Take each line in the entries below that holds "register" and show it.

==== THE DATA

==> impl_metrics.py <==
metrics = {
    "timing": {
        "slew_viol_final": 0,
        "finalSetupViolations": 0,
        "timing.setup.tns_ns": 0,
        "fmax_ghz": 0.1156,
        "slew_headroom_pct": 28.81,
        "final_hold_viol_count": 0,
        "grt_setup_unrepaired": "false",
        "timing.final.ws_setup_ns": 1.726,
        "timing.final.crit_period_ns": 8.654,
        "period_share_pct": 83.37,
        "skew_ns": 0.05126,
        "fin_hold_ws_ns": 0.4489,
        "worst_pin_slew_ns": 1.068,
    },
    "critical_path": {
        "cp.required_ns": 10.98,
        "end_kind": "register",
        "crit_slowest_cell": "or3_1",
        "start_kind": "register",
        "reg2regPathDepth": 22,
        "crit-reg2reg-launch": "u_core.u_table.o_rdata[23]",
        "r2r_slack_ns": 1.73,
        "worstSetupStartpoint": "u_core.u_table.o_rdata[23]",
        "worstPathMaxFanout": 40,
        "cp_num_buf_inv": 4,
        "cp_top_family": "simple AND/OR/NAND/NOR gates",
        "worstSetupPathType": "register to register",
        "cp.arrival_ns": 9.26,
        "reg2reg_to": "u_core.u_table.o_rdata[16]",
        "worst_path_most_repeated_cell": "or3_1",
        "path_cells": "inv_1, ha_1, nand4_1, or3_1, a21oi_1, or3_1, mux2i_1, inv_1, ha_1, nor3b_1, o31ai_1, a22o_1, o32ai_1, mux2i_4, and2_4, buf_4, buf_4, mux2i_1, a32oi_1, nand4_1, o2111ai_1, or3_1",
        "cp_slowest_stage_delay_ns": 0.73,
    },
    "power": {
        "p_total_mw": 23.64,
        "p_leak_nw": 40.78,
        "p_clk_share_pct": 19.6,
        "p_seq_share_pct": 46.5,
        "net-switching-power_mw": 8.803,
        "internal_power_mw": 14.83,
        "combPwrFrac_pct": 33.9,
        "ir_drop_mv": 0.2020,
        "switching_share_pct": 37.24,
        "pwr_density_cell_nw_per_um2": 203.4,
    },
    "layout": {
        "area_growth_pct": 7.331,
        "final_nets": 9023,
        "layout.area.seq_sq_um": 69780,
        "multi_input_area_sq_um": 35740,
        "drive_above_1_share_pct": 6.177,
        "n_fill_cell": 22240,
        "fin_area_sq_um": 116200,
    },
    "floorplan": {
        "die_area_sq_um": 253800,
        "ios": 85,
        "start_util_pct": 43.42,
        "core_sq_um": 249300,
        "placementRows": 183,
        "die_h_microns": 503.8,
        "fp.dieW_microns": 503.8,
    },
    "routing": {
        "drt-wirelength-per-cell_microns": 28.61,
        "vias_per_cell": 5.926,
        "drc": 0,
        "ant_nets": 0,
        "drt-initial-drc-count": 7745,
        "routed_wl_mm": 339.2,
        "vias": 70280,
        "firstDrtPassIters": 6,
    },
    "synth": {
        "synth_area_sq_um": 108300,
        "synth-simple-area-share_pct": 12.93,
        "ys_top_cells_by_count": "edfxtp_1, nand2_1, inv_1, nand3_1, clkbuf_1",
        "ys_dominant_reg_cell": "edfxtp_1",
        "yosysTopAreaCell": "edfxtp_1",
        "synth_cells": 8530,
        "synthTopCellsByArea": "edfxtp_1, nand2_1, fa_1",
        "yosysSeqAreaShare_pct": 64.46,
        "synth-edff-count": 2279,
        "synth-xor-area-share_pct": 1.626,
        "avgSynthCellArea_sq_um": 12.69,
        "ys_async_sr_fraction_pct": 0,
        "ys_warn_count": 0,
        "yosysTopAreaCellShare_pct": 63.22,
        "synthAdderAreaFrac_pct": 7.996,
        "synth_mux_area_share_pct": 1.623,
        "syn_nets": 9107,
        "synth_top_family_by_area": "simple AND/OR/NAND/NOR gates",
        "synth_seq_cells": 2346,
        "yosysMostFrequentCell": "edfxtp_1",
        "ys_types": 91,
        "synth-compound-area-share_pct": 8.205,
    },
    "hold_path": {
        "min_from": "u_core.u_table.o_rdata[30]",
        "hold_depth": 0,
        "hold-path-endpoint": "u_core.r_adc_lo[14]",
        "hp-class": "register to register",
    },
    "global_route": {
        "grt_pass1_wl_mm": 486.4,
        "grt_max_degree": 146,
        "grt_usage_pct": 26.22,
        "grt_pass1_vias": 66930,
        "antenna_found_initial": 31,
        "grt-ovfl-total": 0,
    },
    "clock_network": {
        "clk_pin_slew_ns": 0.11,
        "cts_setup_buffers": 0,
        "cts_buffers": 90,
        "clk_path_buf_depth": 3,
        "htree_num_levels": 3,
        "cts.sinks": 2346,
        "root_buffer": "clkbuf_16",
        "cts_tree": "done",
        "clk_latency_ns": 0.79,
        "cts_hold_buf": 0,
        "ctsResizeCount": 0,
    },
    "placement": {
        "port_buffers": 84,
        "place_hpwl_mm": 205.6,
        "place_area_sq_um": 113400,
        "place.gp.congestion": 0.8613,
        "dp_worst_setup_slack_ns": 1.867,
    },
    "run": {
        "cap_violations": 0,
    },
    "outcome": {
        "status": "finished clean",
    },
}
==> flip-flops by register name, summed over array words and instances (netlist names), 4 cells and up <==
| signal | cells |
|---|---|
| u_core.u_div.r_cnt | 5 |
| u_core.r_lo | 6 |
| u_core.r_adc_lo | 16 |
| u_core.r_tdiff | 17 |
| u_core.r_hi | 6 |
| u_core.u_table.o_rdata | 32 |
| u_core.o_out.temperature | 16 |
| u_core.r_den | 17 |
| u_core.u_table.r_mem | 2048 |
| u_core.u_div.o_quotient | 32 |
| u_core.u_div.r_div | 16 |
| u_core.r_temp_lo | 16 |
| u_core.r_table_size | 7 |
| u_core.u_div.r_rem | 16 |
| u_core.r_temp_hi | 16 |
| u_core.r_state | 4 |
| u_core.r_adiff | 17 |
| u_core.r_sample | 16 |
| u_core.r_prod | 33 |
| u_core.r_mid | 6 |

========
==== THE DATA

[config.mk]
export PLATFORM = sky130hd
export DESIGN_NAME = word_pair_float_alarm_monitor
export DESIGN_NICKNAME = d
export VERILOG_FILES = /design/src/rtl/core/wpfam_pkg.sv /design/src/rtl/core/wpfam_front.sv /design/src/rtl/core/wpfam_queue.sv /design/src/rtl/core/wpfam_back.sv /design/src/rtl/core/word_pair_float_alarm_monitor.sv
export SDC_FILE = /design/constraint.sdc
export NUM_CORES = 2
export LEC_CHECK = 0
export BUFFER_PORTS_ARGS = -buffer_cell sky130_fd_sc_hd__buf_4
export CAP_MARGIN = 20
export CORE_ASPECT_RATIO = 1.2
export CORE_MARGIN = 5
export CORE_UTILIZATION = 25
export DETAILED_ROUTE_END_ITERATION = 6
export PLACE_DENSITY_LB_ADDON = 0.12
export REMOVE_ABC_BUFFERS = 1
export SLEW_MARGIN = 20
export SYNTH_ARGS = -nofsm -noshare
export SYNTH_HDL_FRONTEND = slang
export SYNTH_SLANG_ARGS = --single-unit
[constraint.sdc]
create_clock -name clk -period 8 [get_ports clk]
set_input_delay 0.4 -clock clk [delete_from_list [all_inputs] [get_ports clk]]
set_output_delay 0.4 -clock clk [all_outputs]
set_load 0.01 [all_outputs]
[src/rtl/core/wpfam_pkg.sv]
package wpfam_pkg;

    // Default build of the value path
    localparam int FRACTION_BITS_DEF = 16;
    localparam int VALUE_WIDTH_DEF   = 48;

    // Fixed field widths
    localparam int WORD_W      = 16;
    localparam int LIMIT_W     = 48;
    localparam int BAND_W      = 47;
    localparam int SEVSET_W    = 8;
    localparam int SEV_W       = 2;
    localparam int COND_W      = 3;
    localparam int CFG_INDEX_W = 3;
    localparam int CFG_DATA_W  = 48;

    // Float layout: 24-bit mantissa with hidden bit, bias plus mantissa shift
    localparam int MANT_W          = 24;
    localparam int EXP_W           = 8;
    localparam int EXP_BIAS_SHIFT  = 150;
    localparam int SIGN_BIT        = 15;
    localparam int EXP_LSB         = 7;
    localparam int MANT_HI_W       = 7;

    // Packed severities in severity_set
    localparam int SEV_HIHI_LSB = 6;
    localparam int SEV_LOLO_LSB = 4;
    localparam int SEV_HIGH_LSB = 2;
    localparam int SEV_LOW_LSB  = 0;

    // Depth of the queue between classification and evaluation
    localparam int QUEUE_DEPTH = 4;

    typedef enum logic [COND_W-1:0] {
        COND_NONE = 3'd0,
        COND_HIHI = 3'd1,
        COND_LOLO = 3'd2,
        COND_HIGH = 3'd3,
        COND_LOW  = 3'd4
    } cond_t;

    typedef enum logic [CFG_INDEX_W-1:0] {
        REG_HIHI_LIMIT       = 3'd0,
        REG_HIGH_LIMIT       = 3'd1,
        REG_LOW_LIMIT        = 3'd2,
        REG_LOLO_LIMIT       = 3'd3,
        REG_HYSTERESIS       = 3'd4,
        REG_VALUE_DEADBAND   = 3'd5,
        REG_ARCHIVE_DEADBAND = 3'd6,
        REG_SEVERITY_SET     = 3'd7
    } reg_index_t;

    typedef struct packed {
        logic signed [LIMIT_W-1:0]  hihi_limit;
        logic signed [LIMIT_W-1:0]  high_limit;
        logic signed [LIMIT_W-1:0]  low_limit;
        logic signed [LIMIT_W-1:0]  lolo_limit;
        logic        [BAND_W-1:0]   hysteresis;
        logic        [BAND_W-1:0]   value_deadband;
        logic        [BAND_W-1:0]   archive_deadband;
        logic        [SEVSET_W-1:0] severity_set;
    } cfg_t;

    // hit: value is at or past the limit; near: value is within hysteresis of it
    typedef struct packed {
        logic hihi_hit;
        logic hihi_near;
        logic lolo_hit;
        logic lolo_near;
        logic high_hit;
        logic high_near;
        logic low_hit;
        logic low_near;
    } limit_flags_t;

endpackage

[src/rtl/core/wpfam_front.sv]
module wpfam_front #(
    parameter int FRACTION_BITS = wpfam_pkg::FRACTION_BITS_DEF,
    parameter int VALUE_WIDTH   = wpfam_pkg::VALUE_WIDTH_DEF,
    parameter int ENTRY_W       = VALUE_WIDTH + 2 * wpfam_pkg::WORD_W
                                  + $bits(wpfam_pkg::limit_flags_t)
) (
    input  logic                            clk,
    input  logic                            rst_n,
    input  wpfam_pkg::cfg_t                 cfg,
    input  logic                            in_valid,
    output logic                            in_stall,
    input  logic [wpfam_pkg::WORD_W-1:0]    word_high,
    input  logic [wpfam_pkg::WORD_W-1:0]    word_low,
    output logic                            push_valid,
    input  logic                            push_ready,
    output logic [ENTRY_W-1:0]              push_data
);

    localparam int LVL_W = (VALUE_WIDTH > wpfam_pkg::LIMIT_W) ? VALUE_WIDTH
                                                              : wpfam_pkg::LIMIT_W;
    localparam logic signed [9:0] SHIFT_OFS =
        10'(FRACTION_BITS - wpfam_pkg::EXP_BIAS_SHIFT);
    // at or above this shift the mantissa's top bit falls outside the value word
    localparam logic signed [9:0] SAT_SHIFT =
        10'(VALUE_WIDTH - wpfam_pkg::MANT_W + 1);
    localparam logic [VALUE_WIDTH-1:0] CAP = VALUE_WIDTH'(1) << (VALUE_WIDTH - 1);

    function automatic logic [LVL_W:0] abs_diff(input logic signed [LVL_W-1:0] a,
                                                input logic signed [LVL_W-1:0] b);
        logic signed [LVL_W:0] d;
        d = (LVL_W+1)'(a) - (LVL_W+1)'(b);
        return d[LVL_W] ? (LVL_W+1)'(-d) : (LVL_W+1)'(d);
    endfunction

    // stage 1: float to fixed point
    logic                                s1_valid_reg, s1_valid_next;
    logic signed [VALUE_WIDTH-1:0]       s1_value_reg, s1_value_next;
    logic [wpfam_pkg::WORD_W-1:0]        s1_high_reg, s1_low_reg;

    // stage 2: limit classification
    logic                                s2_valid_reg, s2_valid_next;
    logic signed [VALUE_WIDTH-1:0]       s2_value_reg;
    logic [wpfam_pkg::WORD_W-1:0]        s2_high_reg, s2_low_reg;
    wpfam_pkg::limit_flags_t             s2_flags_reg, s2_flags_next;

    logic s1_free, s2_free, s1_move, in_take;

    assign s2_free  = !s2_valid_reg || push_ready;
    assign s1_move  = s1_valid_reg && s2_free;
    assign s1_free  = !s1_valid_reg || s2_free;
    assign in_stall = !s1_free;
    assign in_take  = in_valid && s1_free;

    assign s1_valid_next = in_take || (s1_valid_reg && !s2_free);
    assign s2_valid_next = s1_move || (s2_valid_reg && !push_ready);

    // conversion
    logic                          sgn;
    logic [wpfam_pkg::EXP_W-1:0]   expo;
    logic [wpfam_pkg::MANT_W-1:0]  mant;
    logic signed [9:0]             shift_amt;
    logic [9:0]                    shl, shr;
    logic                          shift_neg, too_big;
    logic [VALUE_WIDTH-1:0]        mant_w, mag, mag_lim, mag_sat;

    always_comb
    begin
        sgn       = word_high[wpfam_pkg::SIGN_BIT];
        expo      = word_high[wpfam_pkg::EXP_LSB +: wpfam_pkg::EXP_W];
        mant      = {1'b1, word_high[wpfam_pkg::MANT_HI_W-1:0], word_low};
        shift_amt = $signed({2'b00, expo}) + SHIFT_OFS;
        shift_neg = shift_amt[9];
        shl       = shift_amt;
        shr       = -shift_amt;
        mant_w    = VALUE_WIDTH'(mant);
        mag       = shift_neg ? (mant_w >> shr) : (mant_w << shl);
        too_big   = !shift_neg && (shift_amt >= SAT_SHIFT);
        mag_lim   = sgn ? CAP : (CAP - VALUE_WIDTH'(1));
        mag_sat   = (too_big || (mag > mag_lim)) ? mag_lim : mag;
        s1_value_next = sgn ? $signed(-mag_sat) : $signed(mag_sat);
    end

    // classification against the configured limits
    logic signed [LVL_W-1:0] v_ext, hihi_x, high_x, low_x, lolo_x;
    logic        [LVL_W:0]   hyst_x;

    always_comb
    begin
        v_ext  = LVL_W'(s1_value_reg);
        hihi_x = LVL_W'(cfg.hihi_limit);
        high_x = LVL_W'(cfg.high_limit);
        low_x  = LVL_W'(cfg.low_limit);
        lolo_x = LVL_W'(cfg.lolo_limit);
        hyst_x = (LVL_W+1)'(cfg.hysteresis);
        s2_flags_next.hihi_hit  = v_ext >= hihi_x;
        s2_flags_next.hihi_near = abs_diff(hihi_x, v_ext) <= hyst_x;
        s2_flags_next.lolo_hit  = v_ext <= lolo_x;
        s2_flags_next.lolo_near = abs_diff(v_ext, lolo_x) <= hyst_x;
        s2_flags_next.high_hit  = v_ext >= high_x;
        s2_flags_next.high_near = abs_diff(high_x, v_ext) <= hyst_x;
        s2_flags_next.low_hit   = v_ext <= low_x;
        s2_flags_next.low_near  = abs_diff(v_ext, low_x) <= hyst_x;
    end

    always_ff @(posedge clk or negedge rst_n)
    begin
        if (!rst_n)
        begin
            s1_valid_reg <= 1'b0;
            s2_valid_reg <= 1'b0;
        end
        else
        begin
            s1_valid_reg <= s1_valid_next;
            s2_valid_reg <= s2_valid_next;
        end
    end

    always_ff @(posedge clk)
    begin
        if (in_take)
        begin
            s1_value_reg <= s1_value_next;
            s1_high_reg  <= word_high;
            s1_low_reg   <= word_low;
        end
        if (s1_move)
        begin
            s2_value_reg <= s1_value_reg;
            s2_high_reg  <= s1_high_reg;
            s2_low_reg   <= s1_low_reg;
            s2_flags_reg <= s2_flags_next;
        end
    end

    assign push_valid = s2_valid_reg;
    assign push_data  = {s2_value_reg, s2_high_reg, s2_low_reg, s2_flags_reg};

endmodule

========
==== THE DATA

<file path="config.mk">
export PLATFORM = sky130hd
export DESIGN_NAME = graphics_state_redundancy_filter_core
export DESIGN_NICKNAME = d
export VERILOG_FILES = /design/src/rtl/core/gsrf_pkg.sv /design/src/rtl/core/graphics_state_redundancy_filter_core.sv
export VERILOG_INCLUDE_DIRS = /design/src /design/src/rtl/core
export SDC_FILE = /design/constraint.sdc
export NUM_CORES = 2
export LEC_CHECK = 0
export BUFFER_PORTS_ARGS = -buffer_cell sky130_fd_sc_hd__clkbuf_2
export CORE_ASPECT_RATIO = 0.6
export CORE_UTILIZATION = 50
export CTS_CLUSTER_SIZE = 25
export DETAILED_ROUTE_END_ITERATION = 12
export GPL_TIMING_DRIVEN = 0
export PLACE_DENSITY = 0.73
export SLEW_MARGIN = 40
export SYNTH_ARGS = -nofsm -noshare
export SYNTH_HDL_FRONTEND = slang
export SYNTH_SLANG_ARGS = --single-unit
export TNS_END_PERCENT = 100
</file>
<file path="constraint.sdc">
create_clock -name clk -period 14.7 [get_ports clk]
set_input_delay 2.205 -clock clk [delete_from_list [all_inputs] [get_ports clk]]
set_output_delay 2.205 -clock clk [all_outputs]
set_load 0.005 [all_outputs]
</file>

========

SOLUTION FOR THIS PROBLEM.
        "end_kind": "register",
        "start_kind": "register",
        "worstSetupPathType": "register to register",
        "hp-class": "register to register",
==> flip-flops by register name, summed over array words and instances (netlist names), 4 cells and up <==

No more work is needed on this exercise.